◆ Exercise prompt:
For the records below, report how many lines include the string "assign", leaving out everything except the number.

◆ Material provided:
# # # #

==> design.v <==
`timescale 1ns / 1ps
module fifo (
	input [31:0] DI,
	input	RE,
	input	WE,
	input   clk,
	input	rst,
	output	[31:0] res,
	output	read_valid,
	output	r_err,
	output	w_err
);
	wire	we_n;
	wire	re_n;
	wire	[8'd3-1:0]  r_adr;
	wire	[8'd3-1:0]  w_adr;	
	wire	[31:0] d_out;
	wire	read_valid_0,read_valid_1;
	request_update update_addr (
		.di		(DI),
		.re		(RE),	
		.we		(WE),
		.clk	(clk),
		.rst	(rst),
		.we_n	(we_n),
		.re_n	(re_n),
		.r_adr	(r_adr),
		.w_adr	(w_adr),
		.r_err	(r_err),
		.w_err	(w_err),
		.data_out (d_out)
	);
	wire	ENABLE_0,ENABLE_1;
	wire	WE_0,WE_1;
	wire	[8'd3-2:0] A_0;
	wire    [31:0] DI_0;
	wire	[8'd3-2:0] A_1;
	wire    [31:0] DI_1;
	wire    [31:0] RAM_0_out,RAM_1_out;
	mem_ctr mem_ctr_1(
		.clk	(clk),
		.rst	(rst),
		.WE_N	(we_n),
		.RE_N	(re_n),
		.R_ADR	(r_adr),
		.W_ADR	(w_adr),
		.DI		(d_out),
 		.ENABLE_0 (ENABLE_0),
		.WE_0	  (WE_0),
		.A_0	  (A_0)	,
		.DI_0	  (DI_0),
 		.ENABLE_1 (ENABLE_1),
		.WE_1	  (WE_1),
		.A_1	  (A_1),
		.DI_1	  (DI_1)
	);
	single_port_ram RAM_0(
		.clk	(clk),
		.rst	(rst),
		.ena	(ENABLE_0),
		.wea	(WE_0),
		.din	(DI_0),
		.addr	(A_0),
		.dout	(RAM_0_out),
		.read_valid (read_valid_0)
	);
	single_port_ram RAM_1(
		.clk	(clk),
		.rst	(rst),
		.ena	(ENABLE_1),
		.wea	(WE_1),
		.din	(DI_1),
		.addr	(A_1),
		.dout	(RAM_1_out),
		.read_valid (read_valid_1)
	);
	res_mux r(
		.clk	(clk),
		.rd_en	(RE),
		.en0	(read_valid_0),
		.en1	(read_valid_1),
		.data0	(RAM_0_out),
		.data1	(RAM_1_out),
		.out	(res),
		.read_valid (read_valid)
	);
endmodule
module res_mux (
	input	clk,
	input	rd_en,
	input 	en0,
	input 	en1,
	input [31:0] data0,
	input [31:0] data1,
	output [31:0] out,
	output read_valid
);
	reg en0_r;
	reg en1_r;
	assign out = (en0 ) ? data0 :
				 (en1 ) ? data1 :
				 	      32'hffffffff;
	assign read_valid = (en0 | en1);
endmodule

# # # #

◆ Result of the task:
2